The shortlisted titles chosen by the judges from 142 entries were:
Mark Doty Deep Lane
Sarah Howe Loop of Jade
Les Murray Waiting for the Past
Selima Hill Jutland
Don Paterson 40 Sonnets
Rebecca Perry Beauty/ Beauty
Tim Liardet The World before Snow
Tracey Herd Not in this World
Claudia Rankine Citizen: An American Lyric
Sean O’Brien The Beautiful Librarians
Several of these names are old hands at the TSE shortlist: Mark Doty won in 1995, Les Murray in 1996 and Don Paterson in 1997. Paterson won again with Landing Light in 2003 while Sean O’Brien won in 2007 for The Drowned Book.
Selima Hill has been nominated previously but not won. Her poetry deals with the unspoken secrets – even violence – which shiver beneath the surface of ‘normality’: ‘my father leaves for his other life as God.’
Two new names have appeared this year: Sarah Howe and Rebecca Perry. Sarah Howe gave a spellbinding delivery of her work – without the book in front of her. This is a feat I would consider impressive in a room over a pub - but remarkable to be able do this at your TSE award debut! Her collection Loop of Jade concerns itself with familial roots, journeys and connections between cultures, “shadowed by blackened, soaring, towers of the mind” .
Of Rebecca Perry’s book Beauty/Beauty, host Ian McMillan said her poetry ‘repairs broken language with gold’ a lovely image of the power of the written word, taken from the poems.
The evening galloped along helped by some rapid fire delivery and animated performances particularly from Mark Doty, Sean O’Brien and Don Paterson, who made the whole room laugh with a story of when he got stuck in a lift with no light. He had, he said, only been going to the first floor! It must have been hellish experience so why did we all laugh? Perhaps sometimes you have to. It did make for a powerful poem, as do the worst experiences. Paterson’s book 40 Sonnets has already won the Costa book award, and the poet continues to examine form, structure, and the contemporary relevance of the sonnet.
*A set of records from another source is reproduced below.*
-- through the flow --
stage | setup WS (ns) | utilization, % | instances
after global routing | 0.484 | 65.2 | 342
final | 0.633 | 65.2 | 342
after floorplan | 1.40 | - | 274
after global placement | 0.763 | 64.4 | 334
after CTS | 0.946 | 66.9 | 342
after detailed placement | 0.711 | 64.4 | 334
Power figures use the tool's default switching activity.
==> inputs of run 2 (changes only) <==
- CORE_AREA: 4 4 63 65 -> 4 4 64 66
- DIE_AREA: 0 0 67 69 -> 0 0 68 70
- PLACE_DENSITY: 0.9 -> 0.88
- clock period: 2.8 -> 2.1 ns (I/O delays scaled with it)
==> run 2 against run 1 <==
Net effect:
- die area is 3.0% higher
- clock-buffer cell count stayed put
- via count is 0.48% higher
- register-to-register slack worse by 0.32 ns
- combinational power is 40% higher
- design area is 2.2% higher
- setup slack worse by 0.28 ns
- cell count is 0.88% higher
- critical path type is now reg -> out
[config.mk]
export PLATFORM = sky130hd
export DESIGN_NAME = bcd2ascii_tx
export DESIGN_NICKNAME = d
export VERILOG_FILES = /design/src/rtl/bcd2ascii_tx.sv
export SDC_FILE = /design/constraint.sdc
export NUM_CORES = 1
export LEC_CHECK = 0
export ABC_AREA = 1
export CORE_UTILIZATION = 45
export DETAILED_ROUTE_END_ITERATION = 8
export MAX_ROUTING_LAYER = met4
export PLACE_DENSITY = 0.65
export SETUP_SLACK_MARGIN = 0.2
export SLEW_MARGIN = 20
export SYNTH_ARGS = -nofsm -noshare
export SYNTH_HDL_FRONTEND = slang
export SYNTH_SLANG_ARGS = --single-unit
[constraint.sdc]
create_clock -name clk -period 3.23 [get_ports clk]
set_input_delay 0.8075 -clock clk [delete_from_list [all_inputs] [get_ports clk]]
set_output_delay 0.8075 -clock clk [all_outputs]
set_load 0.05 [all_outputs]
[src/rtl/bcd2ascii_tx.sv]
// bcd2ascii_tx
//   Buffers signed 4-digit BCD records and serialises each one as ASCII text.
//   Leading zeros are suppressed, negative zero prints without a sign, and a
//   digit value of 10-15 prints as '?'. Optionally each record ends in CR LF.
//
// Parameters
//   FIFO_DEPTH : input record buffer entries (power of two, >= 2)
//   TERM_EN    : 1 = append CR LF (0x0D 0x0A) after every record
//
// Ports
//   clk        : clock, rising edge
//   rst        : synchronous active-high reset
//   bcd_vld    : record present on bcd this cycle (no backpressure)
//   bcd[16:0]  : [16] sign, [15:12] thousands, [11:8] hundreds, [7:4] tens, [3:0] units
//   ascii_data : current output byte (registered)
//   ascii_vld  : ascii_data valid (registered)
//   ascii_rdy  : sink accepts the byte
//   busy       : buffer non-empty or serialiser active
//   ovf        : sticky, set when a record arrives while the buffer is full
//   ovf_clr    : clears ovf (a simultaneous drop wins)
//
// Output handshake: a byte moves when ascii_vld and ascii_rdy are both high at
// a rising edge. Once ascii_vld is raised, ascii_vld and ascii_data hold their
// values until that transfer happens.

module bcd2ascii_tx #(
    parameter int FIFO_DEPTH = 2,
    parameter bit TERM_EN    = 1'b1
) (
    input  logic        clk,
    input  logic        rst,
    input  logic        bcd_vld,
    input  logic [16:0] bcd,
    output logic [7:0]  ascii_data,
    output logic        ascii_vld,
    input  logic        ascii_rdy,
    output logic        busy,
    output logic        ovf,
    input  logic        ovf_clr
);

    localparam int AW = $clog2(FIFO_DEPTH);

    typedef enum logic [2:0] {
        IDLE  = 3'd0,
        SIGN  = 3'd1,
        DIGIT = 3'd2,
        CR    = 3'd3,
        LF    = 3'd4
    } state_t;

    // Record buffer; the extra pointer bit tells full from empty.
    logic [16:0] mem [FIFO_DEPTH];
    logic [AW:0] wr_ptr;
    logic [AW:0] rd_ptr;
    logic        empty;
    logic        full;
    logic        push;
    logic        drop;
    logic        pop;
    logic [16:0] head;

    state_t      state;
    state_t      state_n;
    logic [16:0] hold;
    logic [16:0] hold_n;
    logic [1:0]  idx;      // digit being shown: 3 thousands .. 0 units
    logic [1:0]  idx_n;
    logic [1:0]  first_idx;
    logic [7:0]  data_n;
    logic        xfer;

    function automatic logic [7:0] enc(input logic [3:0] d);
        return (d <= 4'd9) ? (8'h30 + {4'h0, d}) : 8'h3F;
    endfunction

    function automatic logic [3:0] pick(input logic [16:0] r, input logic [1:0] i);
        logic [3:0] d;
        case (i)
            2'd3:    d = r[15:12];
            2'd2:    d = r[11:8];
            2'd1:    d = r[7:4];
            default: d = r[3:0];
        endcase
        return d;
    endfunction

    assign empty = (wr_ptr == rd_ptr);
    assign full  = (wr_ptr[AW] != rd_ptr[AW]) && (wr_ptr[AW-1:0] == rd_ptr[AW-1:0]);
    // Fullness is judged before any pop at the same edge, so a full buffer
    // drops the incoming record even while the serialiser is taking one out.
    assign push  = bcd_vld && !full;
    assign drop  = bcd_vld && full;
    assign head  = mem[rd_ptr[AW-1:0]];
    assign xfer  = ascii_vld && ascii_rdy;
    assign busy  = !empty || (state != IDLE);

    // Most significant non-zero digit among thousands/hundreds/tens; units
    // always print. An invalid digit (10-15) counts as non-zero.
    always_comb begin
        first_idx = 2'd0;
        if (head[15:12] != 4'd0)     first_idx = 2'd3;
        else if (head[11:8] != 4'd0) first_idx = 2'd2;
        else if (head[7:4] != 4'd0)  first_idx = 2'd1;
    end

    always_comb begin
        state_n = state;
        hold_n  = hold;
        idx_n   = idx;
        data_n  = ascii_data;
        pop     = 1'b0;
        case (state)
            IDLE: begin
                if (!empty) begin
                    pop    = 1'b1;
                    hold_n = head;
                    idx_n  = first_idx;
                    // Negative zero prints as "0" with no sign.
                    if (head[16] && (head[15:0] != 16'h0000)) begin
                        state_n = SIGN;
                        data_n  = 8'h2D;
                    end else begin
                        state_n = DIGIT;
                        data_n  = enc(pick(head, first_idx));
                    end
                end
            end
            SIGN: begin
                if (xfer) begin
                    state_n = DIGIT;
                    data_n  = enc(pick(hold, idx));
                end
            end
            DIGIT: begin
                if (xfer) begin
                    if (idx == 2'd0) begin
                        if (TERM_EN) begin
                            state_n = CR;
                            data_n  = 8'h0D;
                        end else begin
                            state_n = IDLE;
                        end
                    end else begin
                        idx_n  = idx - 2'd1;
                        data_n = enc(pick(hold, idx - 2'd1));
                    end
                end
            end
            CR: begin
                if (xfer) begin
                    state_n = LF;
                    data_n  = 8'h0A;
                end
            end
            LF: begin
                if (xfer) state_n = IDLE;
            end
            default: state_n = IDLE;
        endcase
    end

    always_ff @(posedge clk) begin
        if (rst) begin
            wr_ptr     <= '0;
            rd_ptr     <= '0;
            state      <= IDLE;
            hold       <= 17'h0;
            idx        <= 2'd0;
            ascii_vld  <= 1'b0;
            ascii_data <= 8'h00;
            ovf        <= 1'b0;
        end else begin
            if (push) begin
                mem[wr_ptr[AW-1:0]] <= bcd;
                wr_ptr              <= wr_ptr + {{AW{1'b0}}, 1'b1};
            end
            if (pop) rd_ptr <= rd_ptr + {{AW{1'b0}}, 1'b1};
            state      <= state_n;
            hold       <= hold_n;
            idx        <= idx_n;
            ascii_vld  <= (state_n != IDLE);
            ascii_data <= data_n;
            if (drop)         ovf <= 1'b1;
            else if (ovf_clr) ovf <= 1'b0;
        end
    end

endmodule
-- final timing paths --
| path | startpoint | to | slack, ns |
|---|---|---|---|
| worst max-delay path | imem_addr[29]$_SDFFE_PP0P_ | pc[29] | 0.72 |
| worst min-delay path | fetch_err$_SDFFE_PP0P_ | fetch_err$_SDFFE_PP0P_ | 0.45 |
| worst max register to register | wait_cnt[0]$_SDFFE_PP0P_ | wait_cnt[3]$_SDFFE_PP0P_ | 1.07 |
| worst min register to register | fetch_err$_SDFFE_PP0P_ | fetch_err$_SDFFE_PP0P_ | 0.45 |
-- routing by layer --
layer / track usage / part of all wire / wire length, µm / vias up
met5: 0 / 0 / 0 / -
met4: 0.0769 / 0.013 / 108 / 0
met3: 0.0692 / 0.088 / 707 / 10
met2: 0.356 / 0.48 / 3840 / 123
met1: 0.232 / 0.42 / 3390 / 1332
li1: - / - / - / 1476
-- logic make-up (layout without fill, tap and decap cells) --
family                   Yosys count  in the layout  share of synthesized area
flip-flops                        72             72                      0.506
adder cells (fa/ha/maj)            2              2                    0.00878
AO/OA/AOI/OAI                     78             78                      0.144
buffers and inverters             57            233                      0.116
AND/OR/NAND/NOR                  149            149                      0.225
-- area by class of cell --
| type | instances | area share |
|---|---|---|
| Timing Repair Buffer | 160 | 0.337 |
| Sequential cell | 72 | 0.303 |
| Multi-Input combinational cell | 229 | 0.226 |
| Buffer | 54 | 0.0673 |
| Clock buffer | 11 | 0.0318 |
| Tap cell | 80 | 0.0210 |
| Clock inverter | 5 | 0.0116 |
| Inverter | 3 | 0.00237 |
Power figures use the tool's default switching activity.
--- config.mk ---
export PLATFORM = sky130hd
export DESIGN_NAME = fft_note_classifier
export DESIGN_NICKNAME = d
export VERILOG_FILES = /design/src/rtl/fft_class_pkg.sv /design/src/rtl/fft_peak_search.sv /design/src/rtl/fft_note_classifier.sv
export SDC_FILE = /design/constraint.sdc
export NUM_CORES = 1
export LEC_CHECK = 0
export CAP_MARGIN = 15
export CELL_PAD_IN_SITES_DETAIL_PLACEMENT = 1
export CELL_PAD_IN_SITES_GLOBAL_PLACEMENT = 1
export CORE_AREA = 2 2 128 130
export DETAILED_ROUTE_END_ITERATION = 6
export DIE_AREA = 0 0 130 132
export PLACE_DENSITY_LB_ADDON = 0.1
export SLEW_MARGIN = 40
export SYNTH_ARGS = -nofsm -noshare
export SYNTH_HDL_FRONTEND = slang
export SYNTH_SLANG_ARGS = --single-unit
--- constraint.sdc ---
create_clock -name clk_104mhz -period 7.49 [get_ports clk_104mhz]
set_input_delay 1.1235 -clock clk_104mhz [delete_from_list [all_inputs] [get_ports clk_104mhz]]
set_output_delay 1.1235 -clock clk_104mhz [all_outputs]
set_load 0.005 [all_outputs]
--- src/rtl/fft_class_pkg.sv ---
// Shared types and helpers for the FFT note classifier: FSM states, class
// encoding and the band-edge counting function.
package fft_class_pkg;

  localparam int unsigned DEF_MAG_W     = 24;
  localparam int unsigned DEF_IDX_W     = 12;
  localparam int unsigned DEF_NUM_BANDS = 4;

  // Class type for the default band count; NONE sits one past the last band.
  localparam int unsigned DEF_CLS_W = $clog2(DEF_NUM_BANDS + 1);
  typedef logic [DEF_CLS_W-1:0] cls_t;
  localparam cls_t CLS_NONE = cls_t'(DEF_NUM_BANDS);

  typedef enum logic [1:0] {
    ST_TRACK   = 2'd0,
    ST_REPORT  = 2'd1,
    ST_LOCKOUT = 2'd2
  } state_t;

  // Widest configuration edge_count() can serve; callers zero-extend into it.
  localparam int unsigned MAX_BANDS  = 16;
  localparam int unsigned MAX_IDX_W  = 16;
  localparam int unsigned MAX_CLS_W  = $clog2(MAX_BANDS + 1);
  localparam int unsigned EDGE_BUS_W = (MAX_BANDS - 1) * MAX_IDX_W;

  // Band = number of active edges at or below idx; edge order is not checked.
  function automatic logic [MAX_CLS_W-1:0] edge_count(
    input logic [MAX_IDX_W-1:0]  idx,
    input logic [EDGE_BUS_W-1:0] edges,
    input int unsigned           num_edges
  );
    logic [MAX_CLS_W-1:0] cnt;
    cnt = '0;
    for (int unsigned k = 0; k < MAX_BANDS - 1; k++) begin
      if ((k < num_edges) && (idx >= edges[k*MAX_IDX_W +: MAX_IDX_W])) begin
        cnt = cnt + MAX_CLS_W'(1);
      end
    end
    return cnt;
  endfunction

endpackage

--- src/rtl/fft_peak_search.sv ---
// Per-frame peak search over an FFT magnitude stream with a bin-range gate;
// emits a one-cycle frame_done with the frame's best bin and magnitude.
module fft_peak_search #(
  parameter int unsigned MAG_W  = 24,
  parameter int unsigned IDX_W  = 12,
  parameter int unsigned BIN_LO = 1,
  parameter int unsigned BIN_HI = 1023
) (
  input  logic             clk,
  input  logic             rst_n,
  input  logic [MAG_W-1:0] mag_tdata,
  input  logic [IDX_W-1:0] mag_tuser,
  input  logic             mag_tvalid,
  input  logic             mag_tlast,
  output logic             frame_done,
  output logic [IDX_W-1:0] best_idx,
  output logic [MAG_W-1:0] best_mag
);

  logic [MAG_W-1:0] r_acc_mag;
  logic [IDX_W-1:0] r_acc_idx;
  logic             w_in_range;
  logic             w_take;
  logic             w_frame_end;
  logic [MAG_W-1:0] w_cand_mag;
  logic [IDX_W-1:0] w_cand_idx;

  // Strict compare keeps the first (lowest-bin) beat on equal magnitudes.
  assign w_in_range  = (mag_tuser >= IDX_W'(BIN_LO)) && (mag_tuser <= IDX_W'(BIN_HI));
  assign w_take      = mag_tvalid && w_in_range && (mag_tdata > r_acc_mag);
  assign w_frame_end = mag_tvalid && mag_tlast;
  assign w_cand_mag  = w_take ? mag_tdata : r_acc_mag;
  assign w_cand_idx  = w_take ? mag_tuser : r_acc_idx;

  // The closing beat is folded in, then the accumulators restart for the next frame.
  always_ff @(posedge clk or negedge rst_n) begin
    if (!rst_n) begin
      r_acc_mag  <= '0;
      r_acc_idx  <= '0;
      best_mag   <= '0;
      best_idx   <= '0;
      frame_done <= 1'b0;
    end else begin
      frame_done <= w_frame_end;
      if (w_frame_end) begin
        best_mag  <= w_cand_mag;
        best_idx  <= w_cand_idx;
        r_acc_mag <= '0;
        r_acc_idx <= '0;
      end else begin
        r_acc_mag <= w_cand_mag;
        r_acc_idx <= w_cand_idx;
      end
    end
  end

endmodule

--- src/rtl/fft_note_classifier.sv ---
// Classifies each FFT frame's peak bin into NUM_BANDS programmable bands, debounces
// across frames and reports a one-hot note followed by a frame-counted lockout.
// Optional peak debug outputs are enabled with FFT_CLASS_PEAK_OUT_EN.
module fft_note_classifier
  import fft_class_pkg::*;
#(
  parameter int unsigned MAG_W          = 24,
  parameter int unsigned IDX_W          = 12,
  parameter int unsigned NUM_BANDS      = 4,
  parameter int unsigned BIN_LO         = 1,
  parameter int unsigned BIN_HI         = 1023,
  parameter int unsigned HOLD_FRAMES    = 45,
  parameter int unsigned LOCKOUT_FRAMES = 60
) (
  input  logic                           clk_104mhz,
  input  logic                           rst_n,
  input  logic [MAG_W-1:0]               mag_tdata,
  input  logic [IDX_W-1:0]               mag_tuser,
  input  logic                           mag_tvalid,
  input  logic                           mag_tlast,
  input  logic [MAG_W-1:0]               mag_floor,
  input  logic [(NUM_BANDS-1)*IDX_W-1:0] band_edge,
  output logic [NUM_BANDS-1:0]           note_pulse,
  output logic [NUM_BANDS-1:0]           note_level,
  output logic                           busy
`ifdef FFT_CLASS_PEAK_OUT_EN
  ,
  output logic [IDX_W-1:0]               dbg_peak_idx,
  output logic [MAG_W-1:0]               dbg_peak_mag,
  output logic                           dbg_peak_valid
`endif
);

  localparam int unsigned CLS_W  = $clog2(NUM_BANDS + 1);
  localparam int unsigned HOLD_W = $clog2(HOLD_FRAMES + 1);
  localparam int unsigned LOCK_W = $clog2(LOCKOUT_FRAMES + 1);
  localparam logic [CLS_W-1:0] L_CLS_NONE = CLS_W'(NUM_BANDS);

  logic                  w_frame_done;
  logic [IDX_W-1:0]      w_best_idx;
  logic [MAG_W-1:0]      w_best_mag;
  logic [EDGE_BUS_W-1:0] w_edges_max;
  logic [MAX_CLS_W-1:0]  w_band_raw;
  logic [CLS_W-1:0]      w_cls;
  logic [NUM_BANDS-1:0]  w_onehot;

  state_t                r_state,      w_state_nxt;
  logic [HOLD_W-1:0]     r_hold_cnt,   w_hold_nxt;
  logic [LOCK_W-1:0]     r_lock_cnt,   w_lock_nxt;
  logic [CLS_W-1:0]      r_last_cls,   w_last_cls_nxt;
  logic [NUM_BANDS-1:0]  r_note_pulse, w_pulse_nxt;
  logic [NUM_BANDS-1:0]  r_note_level, w_level_nxt;
  logic                  r_busy,       w_busy_nxt;

  fft_peak_search #(
    .MAG_W  (MAG_W),
    .IDX_W  (IDX_W),
    .BIN_LO (BIN_LO),
    .BIN_HI (BIN_HI)
  ) u_peak (
    .clk        (clk_104mhz),
    .rst_n      (rst_n),
    .mag_tdata  (mag_tdata),
    .mag_tuser  (mag_tuser),
    .mag_tvalid (mag_tvalid),
    .mag_tlast  (mag_tlast),
    .frame_done (w_frame_done),
    .best_idx   (w_best_idx),
    .best_mag   (w_best_mag)
  );

  // Widen the packed edges into the package's fixed-size edge bus.
  always_comb begin
    w_edges_max = '0;
    for (int unsigned k = 0; k < NUM_BANDS - 1; k++) begin
      w_edges_max[k*MAX_IDX_W +: MAX_IDX_W] = MAX_IDX_W'(band_edge[k*IDX_W +: IDX_W]);
    end
  end

  assign w_band_raw = edge_count(MAX_IDX_W'(w_best_idx), w_edges_max, NUM_BANDS - 1);
  assign w_cls      = (w_best_mag < mag_floor) ? L_CLS_NONE : CLS_W'(w_band_raw);
  assign w_onehot   = NUM_BANDS'(1) << w_cls;

  always_ff @(posedge clk_104mhz or negedge rst_n) begin
    if (!rst_n) begin
      r_state      <= ST_TRACK;
      r_hold_cnt   <= '0;
      r_lock_cnt   <= '0;
      r_last_cls   <= L_CLS_NONE;
      r_note_pulse <= '0;
      r_note_level <= '0;
      r_busy       <= 1'b0;
    end else begin
      r_state      <= w_state_nxt;
      r_hold_cnt   <= w_hold_nxt;
      r_lock_cnt   <= w_lock_nxt;
      r_last_cls   <= w_last_cls_nxt;
      r_note_pulse <= w_pulse_nxt;
      r_note_level <= w_level_nxt;
      r_busy       <= w_busy_nxt;
    end
  end

  // Outputs are loaded on the transition so the pulse lines up with the REPORT cycle.
  always_comb begin
    w_state_nxt    = r_state;
    w_hold_nxt     = r_hold_cnt;
    w_lock_nxt     = r_lock_cnt;
    w_last_cls_nxt = r_last_cls;
    w_pulse_nxt    = '0;
    w_level_nxt    = r_note_level;
    unique case (r_state)
      ST_TRACK: begin
        if (w_frame_done) begin
          if (w_cls == L_CLS_NONE) begin
            w_hold_nxt = '0;
          end else if (w_cls == r_last_cls) begin
            w_hold_nxt = r_hold_cnt + HOLD_W'(1);
          end else begin
            w_hold_nxt = HOLD_W'(1);
          end
          w_last_cls_nxt = w_cls;
          if (w_hold_nxt == HOLD_W'(HOLD_FRAMES)) begin
            w_state_nxt = ST_REPORT;
            w_pulse_nxt = w_onehot;
            w_level_nxt = w_onehot;
          end
        end
      end
      ST_REPORT: begin
        w_lock_nxt  = '0;
        w_state_nxt = ST_LOCKOUT;
      end
      ST_LOCKOUT: begin
        // The frame that completes the lockout is consumed here, never classified.
        if (w_frame_done) begin
          w_lock_nxt = r_lock_cnt + LOCK_W'(1);
          if (w_lock_nxt == LOCK_W'(LOCKOUT_FRAMES)) begin
            w_level_nxt    = '0;
            w_hold_nxt     = '0;
            w_last_cls_nxt = L_CLS_NONE;
            w_state_nxt    = ST_TRACK;
          end
        end
      end
      default: begin
        w_state_nxt = ST_TRACK;
      end
    endcase
    w_busy_nxt = (w_state_nxt != ST_TRACK);
  end

  assign note_pulse = r_note_pulse;
  assign note_level = r_note_level;
  assign busy       = r_busy;

`ifdef FFT_CLASS_PEAK_OUT_EN
  assign dbg_peak_idx   = w_best_idx;
  assign dbg_peak_mag   = w_best_mag;
  assign dbg_peak_valid = w_frame_done;
`endif

endmodule

==> metrics.cfg <==
[cells_and_area]
fill_cells=1870
regArea_um2=2479
drive_above_1_share_pct=4.299
final_cell_mix=clkdlybuf4s50_1, nor2_1, dfrtp_1
layout_commonest_cell=clkdlybuf4s50_1
multi_input_area_um2=3835
area_growth_pct=23.43
layout.nets=1066
antenna_cells=0

[clocking]
cts.path.max_buffers=2
worst_skew_pair.late_latency_ns=0.34
post_cts_buffers=0
cts_made_buffers=9
cts-htree-levels=3
cts_tree=done
cts_hold_buf=0
cts_root_buf=clkbuf_16
clk_pin_slew_ns=0.07
ctsResizeCount=0
clock_sinks=99

[floorplan]
io_pins=109
start_util_pct=43.19
die_w_um=130
rows=46
dieArea_um2=17160
coreArea_um2=15710
die_h_um=132

[outcome]
status=finished clean

[critical_path]
critPathLaunchType=primary input
critPathLaunch=band_edge[0]
rr_startpoint=u_peak.best_idx[0]
end_kind=flip-flop
crit_required_ns=7.77
reg2regPathDepth=18
crit_fanout=10
critPathKind=in2reg
worstPathArrival_ns=5.68

[sta]
fin_worst_skew_ns=0.008228
max_clock_freq_mhz=185.2
finalCriticalPeriod_ns=5.401
hold_viol_final=0
drv_slew=0
max_slew.worst_pin.slew_ns=0.7819
holdWs_ns=0.5211
min_period_over_period_pct=72.11
max_slew_margin_pct=47.87
setup_viol=0
rsz0062_at_grt=no
tns_ns=0

[grt]
grt_max_degree=72
grt_pass1_vias=6732
track_usage_pct=23.22
grt_first_pass_wirelength_um=32480
grt.overflow.total=0
grt_antenna_before_repair=0

[power]
p_leak_nw=3.866
p_sw_share_pct=31.02
combPwrFrac_pct=26.5
p_clk_share_pct=32.1
seq_power_share_pct=41.4
power-per-cell-area_nw_per_um2=182.2
intPower_mw=1.053
worst_ir_drop_vdd_v=0.0001207
p_switching_mw=0.4735

[drt]
antenna_left=0
dr.pass1.iters=4
drt_wl_total_um=19030
num_vias=6191
vias_per_cell=5.628
wl_per_cell_um=17.30
post-route-drc-count=0
first_iter_violations=381

[yosys]
async_flop_share_pct=100.0
synth_ff_type=dfrtp_1
synth_cell_types=60
avgSynthCellArea_um2=8.591
synth_cells=790
synth_edf_count=0
ys_seq_elements=99
synthesis.area_um2=6787
syn_nets=977
ys.warnings.count=0
synth_seq_area_share_pct=36.52

[place]
io_buffer_count=108
gp_congestion=0.8499
dpl.hpwl_um=14270

[min_path]
min_from=note_level[0]
whs_path_depth=1
hp-class=reg2reg

[job]
maxCapViolCount=0

layout make-up:
cell class / instances / area share (%)
Clock inverter: 5 / 0.7170
Inverter: 91 / 4.078
Timing Repair Buffer: 115 / 13.59
Tap cell: 216 / 3.226
Multi-Input combinational cell: 563 / 45.78
Clock buffer: 11 / 3.017
Sequential cell: 99 / 29.59
flip-flops by register name, summed over array words and instances, names as in the netlist:
| register | count |
|---|---|
| u_peak.frame_done | 1 |
| r_last_cls | 3 |
| u_peak.r_acc_mag | 24 |
| note_pulse | 4 |
| u_peak.r_acc_idx | 12 |
| u_peak.best_mag | 24 |
| r_state | 2 |
| u_peak.best_idx | 12 |
| r_hold_cnt | 6 |
| r_lock_cnt | 6 |
| busy | 1 |
| note_level | 4 |
cells in the mapped netlist, types with 8 or more instances:
master	n	area share, %
a21o_1	14	1.5
nand2b_1	9	0.83
a21oi_1	32	2.4
o31ai_1	26	2.9
ha_1	87	16
nand2_1	42	2.3
o21ai_0	23	1.7
dfrtp_1	98	36
nor2_1	105	5.8
nor3_1	46	3.4
a211oi_1	36	4.0
inv_1	88	4.9
clkbuf_1	28	1.5
mux2i_1	13	1.9
nand4_1	8	0.74
nand3_1	38	2.8
final timing paths:
path	to	slack (ns)
worst max-delay path	note_pulse[3]	2.09
worst min-delay path	note_level[0]	0.52
worst max register to register	note_pulse[3]	2.81
worst min register to register	note_level[0]	0.52
max in group asynchronous	u_peak.best_mag[19]	5.58
min in group asynchronous	note_pulse[0]	0.78
per-stage QoR:
stage	cells	utilization, %	setup slack (ns)	area (µm²)	power [mW]
floorplan	790	-	2.709	6787	0.8829
global placement	1083	51.23	1.926	8049	1.020
detailed placement	1084	51.32	1.752	8064	1.049
CTS	1100	53.31	2.106	8377	1.543
global route	1100	53.31	1.835	8377	1.629
finish	1100	53.31	2.089	8377	1.527
worst max-delay path, stage by stage:
cell	delay [ns]
clkdlybuf4s50_1	0.41
ha_1	0.28
nand2b_1	0.14
a21o_1	0.18
a21o_1	0.18
a21oi_1	0.15
nor2b_1	0.06
o21ai_0	0.15
a21oi_1	0.12
a41o_1	0.26
ha_1	0.48
nand2_1	0.12
nor3_1	0.29
a32oi_2	0.14
mux2_4	0.34
or4_1	0.70
or3_4	0.44
nor2b_2	0.11
power groups by stage:
| stage | clock network [mW] | logic [mW] | registers [mW] |
|---|---|---|---|
| 3_3_place_gp | 0 | 0.380 | 0.640 |
| 4_1_cts | 0.500 | 0.410 | 0.633 |
| 5_1_grt | 0.525 | 0.464 | 0.640 |
| 3_5_place_dp | 0 | 0.406 | 0.643 |
| 2_1_floorplan | 0 | 0.257 | 0.626 |
| 6_report | 0.490 | 0.405 | 0.632 |
metal layers:
layer	share of wire (%)	wire length (µm)	global-route usage [%]	vias up
met5	0	0	0	-
met4	1.4	273	6.452	0
met3	2.9	550	2.638	20
met2	51	9717	40.23	113
met1	45	8486	30.48	3083
li1	-	-	-	2975
logic make-up (layout without fill, tap and decap cells):
family / Yosys count / in the layout / synth area share [%]
compound gates: 170 / 170 / 17.35
buf+inv: 128 / 222 / 7.227
flops: 99 / 99 / 36.52
mux: 15 / 15 / 2.304
fa+ha+maj: 87 / 87 / 16.04
simple gates: 285 / 285 / 19.78
xor+xnor: 6 / 6 / 0.7745
(Power assumes the default switching activity.)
Claudia Rankine’s Citizen: An American Lyric has already won the Forward Prize 2015. Ian McMillan said of her work that it examines what a poem can be and looks at the relationship between the words and the white space on the page. He added that her work, like the mask of Janus, looked both backwards to the traditional lyric and forward to the future of what the lyric can be. I have not yet been able to read Citizen but understand that it contains short prose, essays, art and photography, as well as poetry.
The winner will be announced on the evening of Monday, 11th.